隣で響いていたキーボードを叩く規則的な音が止んで、不思議に思って見ると机に頬杖をついた砂月が底のない黒い瞳をこちらに向けていた。どこか満足そうに、嬉しそうに、片方の口角を持ち上げる。
「吊らなくて正解でしたよ。その衝動に駆られて人生を終わらせていたら、きっとあなたは後悔した」
「どうして、そんなことがわかるんです?」
「僕がそうだったからですよ」
ついさっき、彼を一瞬でも生きている砂月宵と見間違ったのが愚かしく思えた。真っ黒な視線は確かに生きていないし、彼の纏う雰囲気は生者も幽霊も通り越し、むしろ悪霊だった。
「どうせ死ぬのなら、憎らしい全てをぶっ壊してから死ねばよかった。誰かを殺すのも、何かを壊すのも、やりたいと思っても多くの人間が実行に移さないのはその後の人生を、罰を思ってのリスクヘッジです。これから死ぬ者には関係ない。だからやりたいことをすればよかったってとても後悔したんです」
「……それはまた、随分と物騒な」
「そうですか?自分を害するものを自らの手で退ける。生物として当たり前の自己保存欲求だと思いますけど」
彼は生物の生態系とかそんなフィールド系分野が専門だったのだろうか。化学寄りの細胞や分子ばかりを相手にしていた私には理解が及ばない。
「僕らは自らの意思と無関係に生み出される。誰かに無理やり人生を押し付けられる。勝手に始められた人生です。それをどうするかくらい、僕に決定権があるはずです」
「論理の飛躍ですね」
「要は好きにする権利があるってことです。まぁ、生前の僕はそれに気づかず死んでしまったわけですが。死んだ僕が僕でなくなる前にこのことに気づけたことは幸いです。まだ打つ手があったから、僕は今ここにいる」
「赤の他人の人生を乗っ取って?」
「人聞きが悪いですね。砂月宵と僕は協力関係にあります」
「本当に?赤の他人が一悪霊の一憎悪対象を身を賭して破滅させたいと思うとは考えにくいですが」
ニタニタと笑みを張り付かせた顔で「悪霊とは……傷つきますね」と言った彼は傷ついてなどいない。
「彼は親に捨てられて施設で育ちました。そこでの風呂は二日に一回で、よく同級生に『臭い』とからかわれた」
「悲しいことですね」
「大人になって仕事を得て施設を出てからはそんなことはなくなりましたが、彼の中にはずっと『臭い』があった。もう意味を持つ言葉の姿も失い、ただ彼を苛むアイコンとして脳裏にこびりついて離れない」
「トラウマみたいなことですかね」
「だから僕らは手を取り合い、やり残したことをやりにここに来ました」
「やり残したこと?」
悪霊に、取り憑いた相手の顔貌を変える能力はないだろう。だから目の前にある空虚な瞳の男は施設で育ったというその人の姿だ。どこか品のある整った顔立ちをしている。背が高くて、柔らかく穏やかな声で、彼が言うには頭がいい。

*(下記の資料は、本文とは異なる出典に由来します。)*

$ cat src/hw/rtl/deq_ctrl.sv
// Controller that decodes an action into cell operations, count and error.
module deq_ctrl (
  input  logic                              start_i,
  input  deq_pkg::deq_req_t                 req_i,
  input  logic [deq_pkg::CNT_W-1:0]         count_i,
  output deq_pkg::cell_op_e [deq_pkg::DEPTH-1:0] ops_o,
  output deq_pkg::deq_ctl_t                 ctl_o
);
  import deq_pkg::*;

  logic full;
  logic empty;
  logic [IDX_W-1:0] back_idx;

  assign full     = (count_i == CNT_W'(DEPTH));
  assign empty    = (count_i == '0);
  assign back_idx = IDX_W'(count_i - CNT_W'(1));

  // Decode the action. Front of the queue always sits in cell zero.
  always_comb begin
    for (int k = 0; k < DEPTH; k++) begin
      ops_o[k] = CELL_HOLD;
    end
    ctl_o.count  = count_i;
    ctl_o.error  = ERR_OK;
    ctl_o.rd_en  = 1'b0;
    ctl_o.rd_idx = '0;
    if (start_i) begin
      case (req_i.action)
        ACT_PUSH_TAIL: begin
          if (full) begin
            ctl_o.error = ERR_FULL;
          end else begin
            for (int k = 0; k < DEPTH; k++) begin
              if (count_i == CNT_W'(k)) ops_o[k] = CELL_LOAD;
            end
            ctl_o.count = count_i + CNT_W'(1);
          end
        end
        ACT_PUSH_FRONT: begin
          if (full) begin
            ctl_o.error = ERR_FULL;
          end else begin
            for (int k = 1; k < DEPTH; k++) begin
              ops_o[k] = CELL_SHIFT_UP;
            end
            ops_o[0]    = CELL_LOAD;
            ctl_o.count = count_i + CNT_W'(1);
          end
        end
        ACT_POP_HEAD: begin
          if (empty) begin
            ctl_o.error = ERR_EMPTY;
          end else begin
            for (int k = 0; k < DEPTH; k++) begin
              ops_o[k] = CELL_SHIFT_DOWN;
            end
            ctl_o.rd_en  = 1'b1;
            ctl_o.count  = count_i - CNT_W'(1);
          end
        end
        ACT_POP_BACK: begin
          if (empty) begin
            ctl_o.error = ERR_EMPTY;
          end else begin
            ctl_o.rd_en  = 1'b1;
            ctl_o.rd_idx = back_idx;
            ctl_o.count  = count_i - CNT_W'(1);
          end
        end
        ACT_PEEK_FRONT: begin
          if (empty) begin
            ctl_o.error = ERR_EMPTY;
          end else begin
            ctl_o.rd_en = 1'b1;
          end
        end
        ACT_PEEK_BACK: begin
          if (empty) begin
            ctl_o.error = ERR_EMPTY;
          end else begin
            ctl_o.rd_en  = 1'b1;
            ctl_o.rd_idx = back_idx;
          end
        end
        ACT_READ_AT: begin
          if (32'(req_i.position) >= 32'(count_i)) begin
            ctl_o.error = ERR_RANGE;
          end else begin
            ctl_o.rd_en  = 1'b1;
            ctl_o.rd_idx = IDX_W'(req_i.position);
          end
        end
        ACT_CLEAR: begin
          ctl_o.count = '0;
        end
        default: begin
          ctl_o.count = count_i;
        end
      endcase
    end
  end

endmodule
<file path="src/design/crs_pkg.sv">
// Package for the clip rectangle stack: request/response structs, opcodes,
// error codes and coordinate constants. No dependencies.
`default_nettype none

package crs_pkg;

    localparam int COORD_WIDTH = 16;
    localparam int LIMIT_WIDTH = 15;
    localparam int OP_WIDTH    = 3;
    localparam int ERR_WIDTH   = 2;
    localparam int ENTRY_WIDTH = 4 * COORD_WIDTH;

    typedef logic signed [COORD_WIDTH-1:0] coord_t;
    typedef logic [LIMIT_WIDTH-1:0] limit_t;
    typedef logic [OP_WIDTH-1:0] opcode_t;
    typedef logic [ERR_WIDTH-1:0] err_t;

    localparam opcode_t OP_PUSH   = 3'd0;
    localparam opcode_t OP_POP    = 3'd1;
    localparam opcode_t OP_REOPEN = 3'd2;
    localparam opcode_t OP_LEFT   = 3'd3;
    localparam opcode_t OP_TOP    = 3'd4;
    localparam opcode_t OP_RIGHT  = 3'd5;
    localparam opcode_t OP_BOTTOM = 3'd6;
    localparam opcode_t OP_RECT   = 3'd7;

    localparam err_t ERR_OK         = 2'd0;
    localparam err_t ERR_OVERFLOW   = 2'd1;
    localparam err_t ERR_UNDERFLOW  = 2'd2;
    localparam err_t ERR_EMPTY_EDIT = 2'd3;

    localparam coord_t COORD_MIN = {1'b1, {(COORD_WIDTH-1){1'b0}}};
    localparam coord_t COORD_MAX = {1'b0, {(COORD_WIDTH-1){1'b1}}};

    localparam limit_t LIMIT_RESET = 15'h7FFF;

    // Config register index (byte address 4*i, index taken from paddr[2])
    localparam logic REG_CLIP_LIMIT = 1'b0;

    // Bound lanes inside one stack entry
    localparam int LANE_LEFT   = 0;
    localparam int LANE_TOP    = 1;
    localparam int LANE_RIGHT  = 2;
    localparam int LANE_BOTTOM = 3;

    typedef struct packed {
        opcode_t opcode;
        coord_t  distance;
        coord_t  origin_x;
        coord_t  origin_y;
        coord_t  extent_x;
        coord_t  extent_y;
    } req_t;

    typedef struct packed {
        coord_t     bound_left;
        coord_t     bound_top;
        coord_t     bound_right;
        coord_t     bound_bottom;
        logic [3:0] plane_enables;
        logic       stack_active;
        err_t       error_code;
    } rsp_t;

    typedef struct packed {
        logic load_req;
        logic exec_op;
        logic scan_read;
        logic out_load;
    } cmd_t;

    typedef struct packed {
        logic empty;
        logic scan_last;
        logic out_free;
    } sts_t;

endpackage

`default_nettype wire

</file>
<file path="src/design/clip_rectangle_stack.sv">
// Clip rectangle stack with running intersection of all levels.
// A request is registered, applied to the level memory, then all levels are scanned and the result
// is loaded into the output register. No new request is taken (req_stall high) until that load;
// the scan reads one level per cycle from the level memory.
// Reset: level count 0, clip_limit 32767, no response pending; level memory not cleared.
// Depends on crs_pkg, crs_ctrl, crs_datapath.
`default_nettype none

module clip_rectangle_stack #(
    parameter int STACK_DEPTH = 32
) (
    input  wire logic          clk,
    input  wire logic          rst_n,
    input  wire logic          req_valid,
    output logic               req_stall,
    input  wire crs_pkg::req_t req,
    output logic               rsp_valid,
    input  wire logic          rsp_stall,
    output crs_pkg::rsp_t      rsp,
    input  wire logic          psel,
    input  wire logic          penable,
    input  wire logic          pwrite,
    input  wire logic [2:0]    paddr,
    input  wire logic [31:0]   pwdata,
    output logic [31:0]        prdata,
    output logic               pready
);

    crs_pkg::limit_t clip_limit_reg;
    crs_pkg::cmd_t   cmd;
    crs_pkg::sts_t   sts;
    logic            limit_sel;

    assign pready    = 1'b1;
    assign limit_sel = (paddr[2] == crs_pkg::REG_CLIP_LIMIT);

    always_ff @(posedge clk or negedge rst_n)
    begin
        if (!rst_n)
        begin
            clip_limit_reg <= crs_pkg::LIMIT_RESET;
        end
        else if (psel && penable && pwrite && limit_sel)
        begin
            clip_limit_reg <= pwdata[crs_pkg::LIMIT_WIDTH-1:0];
        end
    end

    assign prdata = limit_sel ? {{(32-crs_pkg::LIMIT_WIDTH){1'b0}}, clip_limit_reg} : '0;

    crs_ctrl u_ctrl (
        .clk       (clk),
        .rst_n     (rst_n),
        .req_valid (req_valid),
        .req_stall (req_stall),
        .sts       (sts),
        .cmd       (cmd)
    );

    crs_datapath #(
        .STACK_DEPTH (STACK_DEPTH)
    ) u_datapath (
        .clk        (clk),
        .rst_n      (rst_n),
        .req        (req),
        .clip_limit (clip_limit_reg),
        .cmd        (cmd),
        .sts        (sts),
        .rsp_valid  (rsp_valid),
        .rsp_stall  (rsp_stall),
        .rsp        (rsp)
    );

endmodule

`default_nettype wire

</file>
<file path="src/design/crs_ctrl.sv">
// Sequencer for the clip rectangle stack: accepts a request, runs the
// update, the level scan and the output load. Uses crs_pkg.
`default_nettype none

module crs_ctrl (
    input  wire logic          clk,
    input  wire logic          rst_n,
    input  wire logic          req_valid,
    output logic               req_stall,
    input  wire crs_pkg::sts_t sts,
    output crs_pkg::cmd_t      cmd
);

    localparam logic [2:0] ST_IDLE   = 3'd0;
    localparam logic [2:0] ST_EXEC   = 3'd1;
    localparam logic [2:0] ST_SCAN   = 3'd2;
    localparam logic [2:0] ST_DRAIN  = 3'd3;
    localparam logic [2:0] ST_FINISH = 3'd4;

    logic [2:0] state_reg;
    logic [2:0] state_next;

    assign req_stall = (state_reg != ST_IDLE);

    always_comb
    begin
        state_next = state_reg;
        cmd        = '0;
        unique case (state_reg)
            ST_IDLE:
            begin
                if (req_valid)
                begin
                    cmd.load_req = 1'b1;
                    state_next   = ST_EXEC;
                end
            end
            ST_EXEC:
            begin
                cmd.exec_op = 1'b1;
                state_next  = ST_SCAN;
            end
            ST_SCAN:
            begin
                if (sts.empty)
                begin
                    state_next = ST_FINISH;
                end
                else
                begin
                    cmd.scan_read = 1'b1;
                    if (sts.scan_last)
                    begin
                        state_next = ST_DRAIN;
                    end
                end
            end
            ST_DRAIN:
            begin
                state_next = ST_FINISH;
            end
            ST_FINISH:
            begin
                if (sts.out_free)
                begin
                    cmd.out_load = 1'b1;
                    state_next   = ST_IDLE;
                end
            end
            default:
            begin
                state_next = ST_IDLE;
            end
        endcase
    end

    always_ff @(posedge clk or negedge rst_n)
    begin
        if (!rst_n)
        begin
            state_reg <= ST_IDLE;
        end
        else
        begin
            state_reg <= state_next;
        end
    end

endmodule

`default_nettype wire

</file>
<file path="src/design/crs_datapath.sv">
// Datapath for the clip rectangle stack: level memory, level count, bound
// update, min/max scan and the output register. Uses crs_pkg.
`default_nettype none

module crs_datapath #(
    parameter int STACK_DEPTH = 32
) (
    input  wire logic            clk,
    input  wire logic            rst_n,
    input  wire crs_pkg::req_t   req,
    input  wire crs_pkg::limit_t clip_limit,
    input  wire crs_pkg::cmd_t   cmd,
    output crs_pkg::sts_t        sts,
    output logic                 rsp_valid,
    input  wire logic            rsp_stall,
    output crs_pkg::rsp_t        rsp
);

    localparam int AW = (STACK_DEPTH > 1) ? $clog2(STACK_DEPTH) : 1;
    localparam int CW = $clog2(STACK_DEPTH + 1);
    localparam int W  = crs_pkg::COORD_WIDTH;

    logic [crs_pkg::ENTRY_WIDTH-1:0] mem [STACK_DEPTH];

    crs_pkg::req_t   req_reg;
    logic [CW-1:0]   count_reg;
    logic [CW-1:0]   count_next;
    crs_pkg::err_t   err_reg;
    crs_pkg::err_t   err_next;
    logic [CW-1:0]   scan_reg;
    logic            rd_valid_reg;
    logic [crs_pkg::ENTRY_WIDTH-1:0] rd_data_reg;
    crs_pkg::coord_t acc_reg [4];
    logic            rsp_valid_reg;
    logic            rsp_valid_next;
    crs_pkg::rsp_t   rsp_reg;
    crs_pkg::rsp_t   rsp_next;

    logic [3:0]      wr_mask;
    logic [AW-1:0]   wr_addr;
    crs_pkg::coord_t wr_val [4];
    logic [CW-1:0]   count_m1;
    logic            is_empty;
    logic            is_full;
    crs_pkg::coord_t open_lo;
    crs_pkg::coord_t open_hi;
    logic signed [W:0] sum_x;
    logic signed [W:0] sum_y;
    crs_pkg::coord_t sat_x;
    crs_pkg::coord_t sat_y;
    logic signed [W:0] lim_ext;

    assign count_m1 = count_reg - 1'b1;
    assign is_empty = (count_reg == '0);
    assign is_full  = (count_reg == CW'(STACK_DEPTH));

    assign open_hi = crs_pkg::coord_t'({1'b0, clip_limit});
    assign open_lo = -open_hi;

    assign sum_x = {req_reg.origin_x[W-1], req_reg.origin_x}
                 + {req_reg.extent_x[W-1], req_reg.extent_x};
    assign sum_y = {req_reg.origin_y[W-1], req_reg.origin_y}
                 + {req_reg.extent_y[W-1], req_reg.extent_y};
    assign sat_x = (sum_x[W] != sum_x[W-1])
                 ? (sum_x[W] ? crs_pkg::COORD_MIN : crs_pkg::COORD_MAX) : sum_x[W-1:0];
    assign sat_y = (sum_y[W] != sum_y[W-1])
                 ? (sum_y[W] ? crs_pkg::COORD_MIN : crs_pkg::COORD_MAX) : sum_y[W-1:0];

    // update of the level count, error code and top entry
    always_comb
    begin
        wr_mask    = 4'b0000;
        wr_addr    = count_m1[AW-1:0];
        count_next = count_reg;
        err_next   = err_reg;
        for (int k = 0; k < 4; k++)
        begin
            wr_val[k] = req_reg.distance;
        end
        if (cmd.exec_op)
        begin
            err_next = crs_pkg::ERR_OK;
            unique case (req_reg.opcode)
                crs_pkg::OP_PUSH:
                begin
                    if (is_full)
                    begin
                        err_next = crs_pkg::ERR_OVERFLOW;
                    end
                    else
                    begin
                        wr_mask    = 4'b1111;
                        wr_addr    = count_reg[AW-1:0];
                        count_next = count_reg + 1'b1;
                        wr_val[crs_pkg::LANE_LEFT]   = open_lo;
                        wr_val[crs_pkg::LANE_TOP]    = open_lo;
                        wr_val[crs_pkg::LANE_RIGHT]  = open_hi;
                        wr_val[crs_pkg::LANE_BOTTOM] = open_hi;
                    end
                end
                crs_pkg::OP_POP:
                begin
                    if (is_empty)
                    begin
                        err_next = crs_pkg::ERR_UNDERFLOW;
                    end
                    else
                    begin
                        count_next = count_m1;
                    end
                end
                default:
                begin
                    if (is_empty)
                    begin
                        err_next = crs_pkg::ERR_EMPTY_EDIT;
                    end
                    else
                    begin
                        case (req_reg.opcode)
                            crs_pkg::OP_REOPEN:
                            begin
                                wr_mask = 4'b1111;
                                wr_val[crs_pkg::LANE_LEFT]   = open_lo;
                                wr_val[crs_pkg::LANE_TOP]    = open_lo;
                                wr_val[crs_pkg::LANE_RIGHT]  = open_hi;
                                wr_val[crs_pkg::LANE_BOTTOM] = open_hi;
                            end
                            crs_pkg::OP_LEFT:   wr_mask = 4'b0001;
                            crs_pkg::OP_TOP:    wr_mask = 4'b0010;
                            crs_pkg::OP_RIGHT:  wr_mask = 4'b0100;
                            crs_pkg::OP_BOTTOM: wr_mask = 4'b1000;
                            default:
                            begin
                                wr_mask = 4'b1111;
                                wr_val[crs_pkg::LANE_LEFT]   = req_reg.origin_x;
                                wr_val[crs_pkg::LANE_TOP]    = req_reg.origin_y;
                                wr_val[crs_pkg::LANE_RIGHT]  = sat_x;
                                wr_val[crs_pkg::LANE_BOTTOM] = sat_y;
                            end
                        endcase
                    end
                end
            endcase
        end
    end

    always_ff @(posedge clk)
    begin
        for (int k = 0; k < 4; k++)
        begin
            if (wr_mask[k])
            begin
                mem[wr_addr][k*W +: W] <= wr_val[k];
            end
        end
        if (cmd.scan_read)
        begin
            rd_data_reg <= mem[scan_reg[AW-1:0]];
        end
    end

    assign sts.empty     = is_empty;
    assign sts.scan_last = (scan_reg == count_m1);
    assign sts.out_free  = !rsp_valid_reg || !rsp_stall;

    // output assembly
    assign lim_ext = {2'b00, clip_limit};

    always_comb
    begin
        rsp_next = '0;
        rsp_next.error_code = err_reg;
        if (!is_empty)
        begin
            rsp_next.stack_active = 1'b1;
            rsp_next.bound_left   = acc_reg[crs_pkg::LANE_LEFT];
            rsp_next.bound_top    = acc_reg[crs_pkg::LANE_TOP];
            rsp_next.bound_right  = acc_reg[crs_pkg::LANE_RIGHT];
            rsp_next.bound_bottom = acc_reg[crs_pkg::LANE_BOTTOM];
            rsp_next.plane_enables[0] =
                $signed({acc_reg[crs_pkg::LANE_LEFT][W-1], acc_reg[crs_pkg::LANE_LEFT]})
                > -lim_ext;
            rsp_next.plane_enables[1] =
                $signed({acc_reg[crs_pkg::LANE_TOP][W-1], acc_reg[crs_pkg::LANE_TOP]})
                > -lim_ext;
            rsp_next.plane_enables[2] =
                $signed({acc_reg[crs_pkg::LANE_RIGHT][W-1], acc_reg[crs_pkg::LANE_RIGHT]})
                < lim_ext;
            rsp_next.plane_enables[3] =
                $signed({acc_reg[crs_pkg::LANE_BOTTOM][W-1], acc_reg[crs_pkg::LANE_BOTTOM]})
                < lim_ext;
        end
    end

    assign rsp_valid_next = cmd.out_load ? 1'b1 : (rsp_valid_reg && rsp_stall);

    always_ff @(posedge clk or negedge rst_n)
    begin
        if (!rst_n)
        begin
            count_reg     <= '0;
            rd_valid_reg  <= 1'b0;
            rsp_valid_reg <= 1'b0;
        end
        else
        begin
            count_reg     <= count_next;
            rd_valid_reg  <= cmd.scan_read;
            rsp_valid_reg <= rsp_valid_next;
        end
    end

    always_ff @(posedge clk)
    begin
        err_reg <= err_next;
        if (cmd.load_req)
        begin
            req_reg <= req;
        end
        if (cmd.exec_op)
        begin
            scan_reg <= '0;
        end
        else if (cmd.scan_read)
        begin
            scan_reg <= scan_reg + 1'b1;
        end
        if (cmd.exec_op)
        begin
            acc_reg[crs_pkg::LANE_LEFT]   <= crs_pkg::COORD_MIN;
            acc_reg[crs_pkg::LANE_TOP]    <= crs_pkg::COORD_MIN;
            acc_reg[crs_pkg::LANE_RIGHT]  <= crs_pkg::COORD_MAX;
            acc_reg[crs_pkg::LANE_BOTTOM] <= crs_pkg::COORD_MAX;
        end
        else if (rd_valid_reg)
        begin
            for (int k = 0; k < 2; k++)
            begin
                if ($signed(rd_data_reg[k*W +: W]) > acc_reg[k])
                begin
                    acc_reg[k] <= rd_data_reg[k*W +: W];
                end
            end
            for (int k = 2; k < 4; k++)
            begin
                if ($signed(rd_data_reg[k*W +: W]) < acc_reg[k])
                begin
                    acc_reg[k] <= rd_data_reg[k*W +: W];
                end
            end
        end
        if (cmd.out_load)
        begin
            rsp_reg <= rsp_next;
        end
    end

    assign rsp_valid = rsp_valid_reg;
    assign rsp       = rsp_reg;

endmodule

`default_nettype wire

</file>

きっと生まれる場所が、育つ環境が違えば、クラスの人気者になったかもしれない。みんなの輪の中心にいて、いつも弾けるような笑顔を浮かべている。そんな明るい人生を送ったなら、過労死した悪霊の口車に乗るような人間には育たなかったはず。
私たちは、生まれることを自分で決められないことはおろか、生まれる前からどんな自分になるか決められているというのか。
「朝陽さん。あなたなら、僕らの仲間に入れてもいいですよ」
骨張ってゴツゴツした手の指先が、触れる直前の距離で私の胸を指す。心を自称する臓器の少し横、左右の肋骨の中間、脊髄の反対側。
「宵と話していたんです。あなたは僕らと同じ穴をもっている。今、僕らが抱える感情をあなたが正しく理解しているのと同じように、僕らもあなたを誰より理解できる。この感情は、同じものを抱く人にしかわからない。持たざる者には理解できない。だから僕らは仲良くなれると思うんです」
砂月宵。不遇の下に生を受け、きっと誰にも理解されず、受け入れられずに生きてきた。そして同じく不遇の下に命を絶った悪霊と出会い、やり残したことを成すために日々を共にしている男。
では、今ここにいるこの悪霊の名前は何だろう。